Introduction
This blog discusses the various types of databases that are used in the software industry. Operational databases are critical components of Big Data Analytics. Efficient storage of data as per the requirements is crucial to deliver the query results within stipulated time. In the previous blog, we discussed two major database design choices - Relational and Non-Relational Databases. It is recommended to go through that blog first to get a better understanding of operational databases.
In this blog, we will discuss Document, Columnar and Graph Databases with examples. So, let’s get started.
Document Databases
There are two types of document databases. One is often referred to as a repository for full document-style content (Word files, complete web pages, and so on). The other is a database that stores document components for either permanent storage as a static entity or dynamic assembly of document parts. JavaScript Object Notation (JSON) and/or Binary JSON (BSON) offer the structure of the documents and its parts. When you need to create a large number of reports that must be dynamically built from elements that change regularly, document databases come in handy. Document completion in healthcare, for example, will vary in content composition depending on member profile (age, residency, and income level), healthcare plan, and government programme eligibility.
JSON is a data-transfer format based on a subset of the JavaScript programming language at its core. It is textual in nature and relatively easy to read and write, while being part of a computer language. It also has the benefit of being simple to manage by computers. In JSON, there are two basic structures that are supported by most, if not all, modern programming languages. A collection of name/value pairs is the first basic structure, and it is represented programmatically as objects, records, keyed lists, and so on. An ordered list of values is the second basic structure, and it is represented programmatically as arrays, lists, or sequences. BSON is a binary serialisation of JSON structures with the goal of improving performance and scalability.
MongoDB
MongoDB got its name from the “hu(mongo)us database” system - Name of an open-source project. It is open source and is freely available under the GNU AGPL v3.0 licence. It is maintained by a firm called 10gen. From 10gen, commercial licences with full support are available at 10gen.
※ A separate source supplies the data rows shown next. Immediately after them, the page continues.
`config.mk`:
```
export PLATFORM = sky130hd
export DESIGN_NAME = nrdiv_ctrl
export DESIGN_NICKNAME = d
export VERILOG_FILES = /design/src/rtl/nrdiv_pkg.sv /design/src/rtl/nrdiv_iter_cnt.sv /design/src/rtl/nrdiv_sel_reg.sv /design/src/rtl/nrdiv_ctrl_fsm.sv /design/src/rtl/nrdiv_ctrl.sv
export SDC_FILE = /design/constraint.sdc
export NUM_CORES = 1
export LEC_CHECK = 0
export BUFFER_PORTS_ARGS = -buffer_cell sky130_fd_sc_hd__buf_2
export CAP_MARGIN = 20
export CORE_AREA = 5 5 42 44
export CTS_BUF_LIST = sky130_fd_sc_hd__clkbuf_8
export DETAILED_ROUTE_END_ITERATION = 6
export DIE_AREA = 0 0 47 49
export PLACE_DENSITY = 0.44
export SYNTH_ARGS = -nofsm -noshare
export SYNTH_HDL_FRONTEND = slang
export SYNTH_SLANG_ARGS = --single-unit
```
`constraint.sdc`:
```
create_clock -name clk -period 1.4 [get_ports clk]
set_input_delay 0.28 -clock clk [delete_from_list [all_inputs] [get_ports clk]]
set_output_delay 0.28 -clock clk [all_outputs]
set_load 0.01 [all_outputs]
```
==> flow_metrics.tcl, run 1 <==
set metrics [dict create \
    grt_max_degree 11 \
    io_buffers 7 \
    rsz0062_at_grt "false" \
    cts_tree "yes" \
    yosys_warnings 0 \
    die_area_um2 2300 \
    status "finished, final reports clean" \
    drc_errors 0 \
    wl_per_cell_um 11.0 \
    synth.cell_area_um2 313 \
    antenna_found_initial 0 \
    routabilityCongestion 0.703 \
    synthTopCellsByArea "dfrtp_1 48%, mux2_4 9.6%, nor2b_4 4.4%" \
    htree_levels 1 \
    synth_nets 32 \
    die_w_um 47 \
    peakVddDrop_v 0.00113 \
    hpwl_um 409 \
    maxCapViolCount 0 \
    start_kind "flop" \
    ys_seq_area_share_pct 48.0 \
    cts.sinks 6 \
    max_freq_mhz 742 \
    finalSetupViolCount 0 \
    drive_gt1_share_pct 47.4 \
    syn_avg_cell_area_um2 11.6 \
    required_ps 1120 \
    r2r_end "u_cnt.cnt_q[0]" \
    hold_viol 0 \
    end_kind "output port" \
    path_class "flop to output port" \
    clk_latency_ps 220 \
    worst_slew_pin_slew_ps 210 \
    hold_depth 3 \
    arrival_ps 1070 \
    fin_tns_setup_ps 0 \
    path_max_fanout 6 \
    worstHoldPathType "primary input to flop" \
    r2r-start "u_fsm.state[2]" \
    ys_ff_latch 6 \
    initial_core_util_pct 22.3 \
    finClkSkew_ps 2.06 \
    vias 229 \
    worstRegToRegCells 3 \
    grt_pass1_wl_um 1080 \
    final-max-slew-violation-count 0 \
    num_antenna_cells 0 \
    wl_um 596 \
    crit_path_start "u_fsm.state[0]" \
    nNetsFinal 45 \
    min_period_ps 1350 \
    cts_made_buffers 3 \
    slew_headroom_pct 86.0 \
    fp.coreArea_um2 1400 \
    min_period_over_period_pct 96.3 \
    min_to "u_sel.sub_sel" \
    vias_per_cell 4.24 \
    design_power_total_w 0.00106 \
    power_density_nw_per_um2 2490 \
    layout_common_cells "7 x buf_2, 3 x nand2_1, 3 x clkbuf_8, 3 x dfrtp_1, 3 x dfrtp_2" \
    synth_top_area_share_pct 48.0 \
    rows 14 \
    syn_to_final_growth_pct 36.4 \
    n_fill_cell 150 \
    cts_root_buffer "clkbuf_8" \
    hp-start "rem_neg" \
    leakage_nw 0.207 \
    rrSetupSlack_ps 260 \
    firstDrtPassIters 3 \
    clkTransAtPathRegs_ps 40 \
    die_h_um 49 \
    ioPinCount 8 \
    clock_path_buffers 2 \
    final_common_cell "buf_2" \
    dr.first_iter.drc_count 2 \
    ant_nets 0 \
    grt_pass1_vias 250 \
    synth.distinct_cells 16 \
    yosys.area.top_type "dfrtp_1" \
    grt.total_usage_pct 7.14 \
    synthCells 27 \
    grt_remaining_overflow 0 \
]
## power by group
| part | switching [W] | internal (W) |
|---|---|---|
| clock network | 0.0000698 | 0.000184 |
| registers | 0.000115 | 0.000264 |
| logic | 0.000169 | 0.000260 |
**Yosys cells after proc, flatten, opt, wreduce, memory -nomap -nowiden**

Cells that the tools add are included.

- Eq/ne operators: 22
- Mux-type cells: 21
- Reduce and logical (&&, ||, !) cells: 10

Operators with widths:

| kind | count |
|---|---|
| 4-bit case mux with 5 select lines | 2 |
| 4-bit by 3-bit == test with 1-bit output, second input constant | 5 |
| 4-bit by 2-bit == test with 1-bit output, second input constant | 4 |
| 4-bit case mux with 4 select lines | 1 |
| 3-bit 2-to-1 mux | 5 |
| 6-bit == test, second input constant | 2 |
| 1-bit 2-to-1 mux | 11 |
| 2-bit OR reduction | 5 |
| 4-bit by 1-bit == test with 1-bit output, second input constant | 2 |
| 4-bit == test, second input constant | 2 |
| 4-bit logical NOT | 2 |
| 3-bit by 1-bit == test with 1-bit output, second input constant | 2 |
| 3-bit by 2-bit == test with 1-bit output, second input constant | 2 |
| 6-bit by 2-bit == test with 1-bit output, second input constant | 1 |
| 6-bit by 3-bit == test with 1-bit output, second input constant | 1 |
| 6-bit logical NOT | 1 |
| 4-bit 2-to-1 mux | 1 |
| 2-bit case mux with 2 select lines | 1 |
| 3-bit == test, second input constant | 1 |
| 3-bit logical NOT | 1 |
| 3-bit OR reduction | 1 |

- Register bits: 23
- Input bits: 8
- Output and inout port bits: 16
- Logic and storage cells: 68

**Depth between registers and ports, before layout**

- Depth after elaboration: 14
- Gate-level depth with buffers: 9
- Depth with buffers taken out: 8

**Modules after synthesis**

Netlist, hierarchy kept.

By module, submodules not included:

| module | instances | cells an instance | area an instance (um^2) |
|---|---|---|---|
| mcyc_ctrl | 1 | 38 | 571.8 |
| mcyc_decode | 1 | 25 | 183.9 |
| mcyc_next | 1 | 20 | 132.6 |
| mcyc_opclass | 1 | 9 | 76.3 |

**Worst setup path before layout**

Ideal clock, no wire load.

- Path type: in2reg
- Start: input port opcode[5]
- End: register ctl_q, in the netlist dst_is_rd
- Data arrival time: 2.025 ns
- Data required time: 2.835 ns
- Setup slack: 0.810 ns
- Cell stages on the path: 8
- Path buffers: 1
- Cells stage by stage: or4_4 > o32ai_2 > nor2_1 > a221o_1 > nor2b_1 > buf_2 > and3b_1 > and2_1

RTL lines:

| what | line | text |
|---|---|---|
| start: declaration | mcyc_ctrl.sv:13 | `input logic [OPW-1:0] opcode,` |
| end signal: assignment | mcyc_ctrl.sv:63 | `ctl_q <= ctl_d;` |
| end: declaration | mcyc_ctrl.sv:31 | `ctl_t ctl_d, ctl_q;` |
<file path="config.mk">
export PLATFORM = sky130hd
export DESIGN_NAME = cfgk_keyport
export DESIGN_NICKNAME = d
export VERILOG_FILES = /design/src/rtl/cfgk_pkg.sv /design/src/rtl/cfgk_keyfsm.sv /design/src/rtl/cfgk_bank.sv /design/src/rtl/cfgk_keyport.sv
export SDC_FILE = /design/constraint.sdc
export NUM_CORES = 1
export LEC_CHECK = 0
export BUFFER_PORTS_ARGS = -buffer_cell sky130_fd_sc_hd__clkbuf_2
export CORE_ASPECT_RATIO = 1.1
export CORE_MARGIN = 5
export CORE_UTILIZATION = 27
export CTS_BUF_LIST = sky130_fd_sc_hd__clkbuf_8
export DETAILED_ROUTE_END_ITERATION = 8
export GPL_TIMING_DRIVEN = 0
export PLACE_DENSITY = 0.41
export SYNTH_ARGS = -nofsm -noshare
export SYNTH_HDL_FRONTEND = slang
export SYNTH_HIERARCHICAL = 1
export SYNTH_SLANG_ARGS = --single-unit
</file>
<file path="constraint.sdc">
create_clock -name clk -period 5.6 [get_ports clk]
set_clock_uncertainty 0.2 [all_clocks]
set_input_delay 1.12 -clock clk [delete_from_list [all_inputs] [get_ports clk]]
set_output_delay 1.12 -clock clk [all_outputs]
set_load 0.02 [all_outputs]
</file>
MongoDB is gaining in popularity, and it could be a suitable fit for your big data implementation's data store. MongoDB is made up of databases with "collections" in them. "Documents" make up a collection, and each document is made up of fields. You can index a collection in the same way that you can index a relational database. As a result, data lookup performance improves.
However, unlike other databases, MongoDB returns a "cursor," which serves as a pointer to the data. This is a highly important feature because it allows you to count or classify data without having to extract it. MongoDB comes with BSON, a binary implementation of JSON documents.
Features
- Ad hoc queries, distributed inquiries, and full-text search are supported by this querying service.
- A sharding service that spreads a single database across a cluster of servers in a single data centre or across numerous data centres. A shard key controls the service. The shard key is used to intelligently distribute documents across several instances.
- To support analytics and aggregation of various collections/documents, MapReduce is used.
- GridFS is a grid-based file system that allows huge objects to be stored by dividing them among numerous documents.